庭木としてよく植えられるイヌマキなどを食害する国内外来種「ケブカトラカミキリ」が茨城県内にも生息していることが、筑波大生命環境系の蔵満司夢助教らの調査で初確認された。同県神栖市内で見つかった。幼虫は樹皮の下の形成層を食べて木の成長を阻害し、数年で木を枯死させる。九州地方原産だが、近年は千葉県でも発見された。蔵満助教は「街の景観が一変する可能生もある」と、茨城県での生息拡大に警鐘を鳴らす。
蔵満助教らによると、ケブカトラカミキリは鹿児島県など本来の生息地の九州地方から、人や物の移動などに伴い、国内の他地域に侵入した国内外来種。2008年に本州で初めて千葉県への侵入が確認された。体長は約1センチ。幼虫は、庭木や生け垣として植えられることが多いイヌマキやチョウセンマキなどの木を食害することから、九州地方や千葉県では農薬による予防や駆除が行われている。
調査のため21年に神栖市内で撮影した生物の写真について、蔵満助教が25年1月に再確認していたところ、成虫が写っているのを発見。同月、学生とともに同市を中心とした約100キロの範囲を車で走りながら調べ、市内の2カ所で成虫が木から抜け出た跡の「脱出孔」が見られたり、枯れたりしているイヌマキを数十本見つけた。さらに4~6月の調査では、市内で成虫を確認した。

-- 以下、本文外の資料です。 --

### src/rtl/hazard_ctrl_if.sv
// rtl/hazard_ctrl_if.sv - ID-stage request and hazard-control response bundle
interface hazard_ctrl_if;
  logic       id_valid_i;
  logic [4:0] id_rs1_idx_i;
  logic [4:0] id_rs2_idx_i;
  logic       id_rs1_used_i;
  logic       id_rs2_used_i;
  logic [4:0] id_rd_addr_i;
  logic       id_rd_wr_i;
  logic       id_is_load_i;
  logic       ex_redirect_i;
  logic       stall_o;
  logic       flush_id_o;
  logic [1:0] fwd_rs1_sel_o;
  logic [1:0] fwd_rs2_sel_o;

  // Pipeline side: presents the ID instruction and redirect, consumes controls
  modport master (
    output id_valid_i, id_rs1_idx_i, id_rs2_idx_i, id_rs1_used_i, id_rs2_used_i,
    output id_rd_addr_i, id_rd_wr_i, id_is_load_i, ex_redirect_i,
    input  stall_o, flush_id_o, fwd_rs1_sel_o, fwd_rs2_sel_o
  );

  // Hazard controller side
  modport slave (
    input  id_valid_i, id_rs1_idx_i, id_rs2_idx_i, id_rs1_used_i, id_rs2_used_i,
    input  id_rd_addr_i, id_rd_wr_i, id_is_load_i, ex_redirect_i,
    output stall_o, flush_id_o, fwd_rs1_sel_o, fwd_rs2_sel_o
  );
endinterface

調査に同行した同大大学院1年の江川和総さんとともに、3月末に論文を投稿し、10月に日本昆虫学会の論文雑誌に掲載された。
蔵満助教は、1000個を超える脱出孔を確認しているとし、「もう少し広い範囲に定着している可能性がある」と指摘。茨城県潮来市や同県行方市内でも、被害を受けたとみられるイヌマキを発見したという。
千葉県で定着した個体群に由来する可能性が高いが、自力で利根川を飛んで越えてきた可能性は低いとの見解を示し「車にくっついたり、イヌマキの苗木についたりするなど、人間の行動に伴い移動してきたとみられる」と説明。茨城県内で被害を広げないため、「分布の拡大状況の把握や対策が必要」と訴えた。